Buscando desenvolver o cultivo comercial de ervilha, foi iniciado em 2000 o projeto "Viabilização de culturas alternativas para uso na agricultura familiar". Esse projeto, coordenado pela Embrapa Trigo, sob a liderança do pesquisador Gilberto Omar Tomm [Foto 4] está desenvolvendo diversas atividades que têm o objetivo de disponibilizar cultivares e tecnologias de produção e de uso de ervilha na alimentação animal, visando a contribuir diretamente, pela geração de renda, e indiretamente, pela redução de custos, para a sustentabilidade da agricultura familiar na região sul do Brasil.
O primeiro grupo de atividades envolve a continuidade da introdução e avaliação de germoplasma para a diversificação de sistemas em propriedades familiares. Está sendo enfatizada a introdução de novos germoplasmas de ervilha de grãos lisos, para colheita seca, visando a identificar cultivares que possuam sementes pequenas, para reduzir o custo de estabelecimento das lavouras.
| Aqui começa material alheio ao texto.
--- config.mk ---
export PLATFORM = sky130hd
export DESIGN_NAME = sprite_line_scheduler
export DESIGN_NICKNAME = d
export VERILOG_FILES = /design/src/rtl/sprite_line_scheduler.sv
export SDC_FILE = /design/constraint.sdc
export NUM_CORES = 1
export LEC_CHECK = 0
export ABC_AREA = 1
export CORE_AREA = 2 2 223 225
export CTS_CLUSTER_DIAMETER = 40
export DETAILED_ROUTE_END_ITERATION = 7
export DIE_AREA = 0 0 225 227
export GPL_TIMING_DRIVEN = 0
export MAX_ROUTING_LAYER = met4
export PLACE_DENSITY = 0.49
export SYNTH_ARGS = -nofsm -noshare
export SYNTH_HDL_FRONTEND = slang
export SYNTH_SLANG_ARGS = --single-unit
--- constraint.sdc ---
create_clock -name clk -period 7.9 [get_ports clk]
set_input_delay 1.975 -clock clk [delete_from_list [all_inputs] [get_ports clk]]
set_output_delay 1.975 -clock clk [all_outputs]
set_load 0.02 [all_outputs]
--- src/rtl/sprite_line_scheduler.sv ---
// Renders the next video line's sprites into the back bank of a ping-pong line buffer.
// Each horizontal blank: clear the bank, scan the sprite table, and draw up to MAX_PER_LINE sprite rows.
module sprite_line_scheduler #(
    parameter int          NUM_SPRITES  = 20,
    parameter int          MAX_PER_LINE = 8,
    parameter logic [23:0] BG_COLOR     = 24'h000000,
    parameter logic [23:0] TRANSPARENT  = 24'hFF00FF
) (
    input  logic                         clk,
    input  logic                         reset,
    input  logic [NUM_SPRITES-1:0][23:0] gl_array,
    input  logic [9:0]                   VGA_HCOUNT,
    input  logic [9:0]                   VGA_VCOUNT,
    output logic [14:0]                  rom_addr,
    input  logic [23:0]                  rom_data,
    output logic                         lb_we,
    output logic [9:0]                   lb_waddr,
    output logic [23:0]                  lb_wdata,
    output logic                         lb_sel,
    output logic                         busy,
    output logic                         overrun,
    output logic                         sprite_drop
);

    localparam int IW = (NUM_SPRITES > 1) ? $clog2(NUM_SPRITES) : 1;
    localparam int HW = $clog2(MAX_PER_LINE + 1);
    localparam logic [IW-1:0] LAST_IDX = IW'(NUM_SPRITES - 1);
    localparam logic [HW-1:0] MAX_HITS = HW'(MAX_PER_LINE);

    typedef enum logic [1:0] {S_IDLE, S_CLEAR, S_SCAN, S_DRAW} state_t;

    state_t         r_state;
    state_t         w_next;

    logic [9:0]     r_hcount_prev;
    logic [9:0]     r_t;
    logic           r_lb_sel;
    logic [9:0]     r_clr_cnt;
    logic [IW-1:0]  r_idx;
    logic [HW-1:0]  r_hits;
    logic           r_dropped;
    logic [5:0]     r_k;
    logic [4:0]     r_row;
    logic [9:0]     r_x;
    logic [4:0]     r_type;
    logic [14:0]    r_rom_addr;

    logic           w_line_start;
    logic [9:0]     w_target;
    logic           w_accept;
    logic [23:0]    w_entry;
    logic [4:0]     w_type;
    logic [9:0]     w_diff;
    logic           w_hit;
    logic           w_room;
    logic           w_last;
    logic [4:0]     w_col;
    logic [10:0]    w_px;
    logic           w_draw_we;

    assign w_line_start = (VGA_HCOUNT == 10'd640) && (r_hcount_prev != 10'd640);
    assign w_target     = (VGA_VCOUNT == 10'd524) ? 10'd0 : VGA_VCOUNT + 10'd1;
    assign w_accept     = (w_target < 10'd480);

    // Table is read live, one entry per SCAN cycle.
    assign w_entry = gl_array[r_idx];
    assign w_type  = w_entry[23:19];
    assign w_diff  = r_t - {1'b0, w_entry[8:0]};
    assign w_hit   = (w_type != 5'd0) && (w_diff[9:5] == 5'd0);
    assign w_room  = (r_hits < MAX_HITS);
    assign w_last  = (r_idx == LAST_IDX);

    // ROM data lags the address by one cycle, so the pixel written at r_k belongs to column r_k-1.
    assign w_col     = r_k[4:0] - 5'd1;
    assign w_px      = {1'b0, r_x} + {6'd0, w_col};
    assign w_draw_we = (r_state == S_DRAW) && (r_k != 6'd0) &&
                       (rom_data != TRANSPARENT) && (w_px <= 11'd639);

    // State register
    always_ff @(posedge clk) begin
        if (reset) r_state <= S_IDLE;
        else       r_state <= w_next;
    end

    // Next-state logic; a new line always preempts whatever is in flight.
    always_comb begin
        w_next = r_state;
        if (w_line_start) begin
            w_next = w_accept ? S_CLEAR : S_IDLE;
        end else begin
            case (r_state)
                S_IDLE:  w_next = S_IDLE;
                S_CLEAR: if (r_clr_cnt == 10'd639) w_next = S_SCAN;
                S_SCAN: begin
                    if (w_hit && w_room) w_next = S_DRAW;
                    else if (w_last)     w_next = S_IDLE;
                end
                S_DRAW: if (r_k == 6'd32) w_next = w_last ? S_IDLE : S_SCAN;
                default: w_next = S_IDLE;
            endcase
        end
    end

    // Datapath registers
    always_ff @(posedge clk) begin
        if (reset) begin
            r_hcount_prev <= 10'd0;
            r_t           <= 10'd0;
            r_lb_sel      <= 1'b0;
            r_clr_cnt     <= 10'd0;
            r_idx         <= '0;
            r_hits        <= '0;
            r_dropped     <= 1'b0;
            r_k           <= 6'd0;
            r_row         <= 5'd0;
            r_x           <= 10'd0;
            r_type        <= 5'd0;
            r_rom_addr    <= 15'd0;
        end else begin
            r_hcount_prev <= VGA_HCOUNT;
            if (w_line_start) begin
                if (w_accept) begin
                    r_t       <= w_target;
                    r_lb_sel  <= ~r_lb_sel;
                    r_clr_cnt <= 10'd0;
                    r_idx     <= '0;
                    r_hits    <= '0;
                    r_dropped <= 1'b0;
                end
            end else begin
                case (r_state)
                    S_CLEAR: r_clr_cnt <= r_clr_cnt + 10'd1;
                    S_SCAN: begin
                        if (w_hit && w_room) begin
                            r_row      <= w_diff[4:0];
                            r_x        <= w_entry[18:9];
                            r_type     <= w_type;
                            r_hits     <= r_hits + HW'(1);
                            r_k        <= 6'd0;
                            r_rom_addr <= {w_type, w_diff[4:0], 5'd0};
                        end else begin
                            if (w_hit) r_dropped <= 1'b1;
                            r_idx <= r_idx + IW'(1);
                        end
                    end
                    S_DRAW: begin
                        r_k <= r_k + 6'd1;
                        if (r_k < 6'd31) r_rom_addr <= {r_type, r_row, r_k[4:0] + 5'd1};
                        if (r_k == 6'd32) r_idx <= r_idx + IW'(1);
                    end
                    default: ;
                endcase
            end
        end
    end

    // Outputs; writes are squashed while reset is asserted and on the cycle a new line preempts.
    always_comb begin
        busy        = (r_state != S_IDLE);
        overrun     = !reset && w_line_start && (r_state != S_IDLE);
        sprite_drop = !reset && !w_line_start && (r_state == S_SCAN) &&
                      w_hit && !w_room && !r_dropped;
        lb_we       = 1'b0;
        lb_waddr    = 10'd0;
        lb_wdata    = 24'd0;
        if (!reset && !w_line_start) begin
            if (r_state == S_CLEAR) begin
                lb_we    = 1'b1;
                lb_waddr = r_clr_cnt;
                lb_wdata = BG_COLOR;
            end else if (w_draw_we) begin
                lb_we    = 1'b1;
                lb_waddr = w_px[9:0];
                lb_wdata = rom_data;
            end
        end
    end

    assign rom_addr = r_rom_addr;
    assign lb_sel   = r_lb_sel;

endmodule
# ---- Word level (Yosys, flattened, before mapping)
# Index checks and enable logic that the tools add are counted.
dict set report totals {
  register_bits 84
  latch_bits 0
  mem_bits_rw 0
  rom_bits 0
  output_inout_bits 54
  mem_count 0
}
dict set report classes {
  n_addsub 9
  n_mul 0
  div 0
  magnitude_cmp 5
  eq_ne 18
  shifts 0
  muxes 42
  bitwise_logic 2
  reduce_logical 37
}
# operator n
set ops {}
lappend ops {{$bmux W24 S5} 1}
lappend ops {{$mux W24} 4}
lappend ops {{$mux W10} 7}
lappend ops {{$eq A10 B10 Y1 const B} 3}
lappend ops {{$mux W15} 2}
lappend ops {{$pmux W15 S2} 1}
lappend ops {{$ne A24 B24 Y1 const B} 1}
lappend ops {{$add A10 B1 Y10 const B} 2}
lappend ops {{$mux W5} 4}
lappend ops {{$mux W4} 4}
lappend ops {{$logic_and A1 B1 Y1} 13}
lappend ops {{$mux W2} 6}
lappend ops {{$pmux W6 S2} 1}
lappend ops {{$reduce_and A3 Y1} 4}
lappend ops {{$reduce_and A4 Y1} 3}
lappend ops {{$reduce_bool A2 Y1} 6}
lappend ops {{$add A10 B5 Y11} 1}
lappend ops {{$le A11 B10 Y1 const B} 1}
lappend ops {{$add A5 B1 Y5 const B} 2}
lappend ops {{$lt A10 B9 Y1 const B} 1}
lappend ops {{$ne A10 B10 Y1 const B} 1}
lappend ops {{$pmux W5 S2} 1}
lappend ops {{$sub A10 B9 Y10} 1}
lappend ops {{$mux W1} 9}
lappend ops {{25 further kinds} 34}

# ---- Longest topological paths before layout
# Gate-level depths: netlist (run 1).
dict set report depth {
  depth_word 9
  ltp_mapped 30
  depth_no_buf 23
}

# ---- Worst setup path before layout (run 1)
# No wires, ideal clock.
dict set report synth_path {
  kind {input to output}
  start {input port gl_array[312] (netlist bit)}
  end {output port sprite_drop}
  arrival_time_ps 4525
  required_ps 5925
  slack_ps 1400
  path_stages 17
  n_path_buf 0
  path_cell_list {o21ai_0 > o22ai_1 > o211ai_1 > nand3_1 > a22o_1 > ha_1 > fa_1 > nand3b_1 > nand2_1 > nand4_1 > nand3_1 > nand2_1 > nor2_1 > nand2_1 > nor2_2 > nand2_1 > nor3_1}
}
dict set report synth_between {
  elab_chain_len 8
}
# item line_no
set synth_lines {}
lappend synth_lines {{start, declared} 11} ;# input logic [NUM_SPRITES-1:0][23:0] gl_array,
lappend synth_lines {{$bmux W24 S5} 66} ;# assign w_entry = gl_array[r_idx];
lappend synth_lines {{$mux W24 (implied by the code)} 66}
lappend synth_lines {{$sub A10 B9 Y10} 68} ;# assign w_diff = r_t - {1'b0, w_entry[8:0]};
lappend synth_lines {{$logic_not A5 Y1} 69} ;# assign w_hit = (w_type != 5'd0) && (w_diff[9:5] == 5'd0);
lappend synth_lines {{$logic_and A1 B1 Y1} 69}
lappend synth_lines {{$logic_and A1 B1 Y1} 161} ;# sprite_drop = !reset && !w_line_start && (r_state == S_SCAN) &&
lappend synth_lines {{$logic_and A1 B1 Y1 (2 in series)} 162} ;# w_hit && !w_room && !r_dropped;
lappend synth_lines {{end, declared} 22} ;# output logic sprite_drop
# No other way between the ends. The select of a mux whose other input is x is not followed.

# ---- Worst setup path in the final report (run 1)
dict set report layout_path {
  start {input port gl_array[31] (netlist bit)}
  end {output port sprite_drop}
}
# The elaborated chain is that of the path after synthesis.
As avaliações em campo também buscam identificar as cultivares mais tolerantes a doenças, em especial a Ascochitose, e mais adaptadas às condições edafoclimáticas da região sul do Brasil. As avaliações agronômicas serão suplementadas por avaliações da composição nutricional dos grãos de ervilha, para que sejam recomendados para cultivo aqueles mais adequados para alimentação de suínos e aves.
O segundo grupo de atividades consiste na geração e validação de tecnologias essenciais de manejo para viabilizar a produção de sementes e o cultivo comercial de ervilha seca na região, para uso em alimentação animal. Estão sendo realizados estudos com o objetivo de identificar as melhores épocas de semeadura, com base em experimentos conduzidos na metade norte (Passo Fundo) e na metade sul (Rosário do Sul) do estado do Rio Grande do Sul. Também estão sendo realizados estudos visando a identificar os melhores fungicidas para o controle das doenças de ervilha e as melhores densidades de semeadura de ervilha e de culturas consorciadas que lhe sirvam de tutor.
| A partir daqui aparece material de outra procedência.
[src/flat_wrapper.sv]
// flat-port wrapper written by rule: the top's interface ports become plain ports
module rs_syndrome_calc_flat import rs_pkg::*;
#(
   parameter int N    = 31,
   parameter int NSYN = 4
)
  (clock, reset, sif_in_valid, sif_in_sop, sif_in_sym, sif_busy, sif_synd_valid, sif_synd, sif_synd_nonzero, sif_sop_err);
  rs_syndrome_calc_if #(.NSYN(NSYN)) sif_i ();
  input  logic clock;
  input  logic reset;
  input wire logic [$bits(sif_i.in_valid)-1:0] sif_in_valid;
  input wire logic [$bits(sif_i.in_sop)-1:0] sif_in_sop;
  input wire logic [$bits(sif_i.in_sym)-1:0] sif_in_sym;
  output wire logic [$bits(sif_i.busy)-1:0] sif_busy;
  output wire logic [$bits(sif_i.synd_valid)-1:0] sif_synd_valid;
  output wire logic [$bits(sif_i.synd)-1:0] sif_synd;
  output wire logic [$bits(sif_i.synd_nonzero)-1:0] sif_synd_nonzero;
  output wire logic [$bits(sif_i.sop_err)-1:0] sif_sop_err;
  assign sif_i.in_valid = sif_in_valid;
  assign sif_i.in_sop = sif_in_sop;
  assign sif_i.in_sym = sif_in_sym;
  assign sif_busy = sif_i.busy;
  assign sif_synd_valid = sif_i.synd_valid;
  assign sif_synd = sif_i.synd;
  assign sif_synd_nonzero = sif_i.synd_nonzero;
  assign sif_sop_err = sif_i.sop_err;
  rs_syndrome_calc #(.N(N), .NSYN(NSYN)) u_core (.clock(clock), .reset(reset), .sif(sif_i));
endmodule
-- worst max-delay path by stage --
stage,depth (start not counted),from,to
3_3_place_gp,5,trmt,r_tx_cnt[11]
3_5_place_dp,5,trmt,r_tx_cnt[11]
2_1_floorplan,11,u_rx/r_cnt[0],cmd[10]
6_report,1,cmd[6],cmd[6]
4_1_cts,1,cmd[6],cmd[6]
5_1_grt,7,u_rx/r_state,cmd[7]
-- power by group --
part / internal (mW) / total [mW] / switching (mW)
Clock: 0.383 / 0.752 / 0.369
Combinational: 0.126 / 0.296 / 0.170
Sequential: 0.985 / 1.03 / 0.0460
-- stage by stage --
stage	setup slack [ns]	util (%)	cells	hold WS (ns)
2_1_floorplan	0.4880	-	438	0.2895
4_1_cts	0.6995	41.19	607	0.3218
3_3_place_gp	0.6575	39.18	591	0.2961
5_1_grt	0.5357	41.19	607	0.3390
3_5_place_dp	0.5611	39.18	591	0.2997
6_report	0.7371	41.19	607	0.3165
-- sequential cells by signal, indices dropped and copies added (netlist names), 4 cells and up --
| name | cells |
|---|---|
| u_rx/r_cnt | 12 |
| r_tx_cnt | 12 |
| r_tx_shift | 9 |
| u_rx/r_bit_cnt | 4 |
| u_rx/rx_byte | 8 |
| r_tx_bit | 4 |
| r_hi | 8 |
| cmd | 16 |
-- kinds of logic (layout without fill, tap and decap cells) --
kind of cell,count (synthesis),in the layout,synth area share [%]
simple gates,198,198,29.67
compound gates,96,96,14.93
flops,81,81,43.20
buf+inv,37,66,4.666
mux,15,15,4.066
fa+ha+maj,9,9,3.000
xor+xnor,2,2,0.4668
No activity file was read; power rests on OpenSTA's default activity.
O terceiro conjunto de atividades, que está sendo desenvolvido na Embrapa Suínos e Aves, consiste em determinar o valor nutricional de cultivares de ervilha para suínos e aves.

Conclusões

A área cultivada com ervilha cresceu de 100 hectares em 1999 para aproximadamente 2.000 hectares em 2000, e a intenção dos produtores é utilizar grande parte da produção para semeadura no próximo ano. Portanto, no fim do projeto, paralelamente ao incremento de área esperado, deverão ter sido disponibilizados: a) cultivares de ervilha especificamente indicadas para alimentação animal como alternativas e com potencial para aumento de renda na agricultura familiar; b) ajustes no manejo para o cultivo comercial e para a produção de sementes de ervilha seca; e c) informações que aperfeiçoem tecnicamente a utilização de ervilha seca crua na formulação de ração para animais.
Ao se disponibilizarem alternativas de cultivo e outros usos de culturas que gerem novas fontes de renda ou aumentem a estabilidade de renda através da diversificação de espécies, deverão ser mantidos ou criados empregos e condições de vida mais digna à população rural, além de se elevar a qualidade e a segurança alimentar da população em geral.

Palavras-chave: Pisum sativum, leguminosas, nutrição de suínos e aves.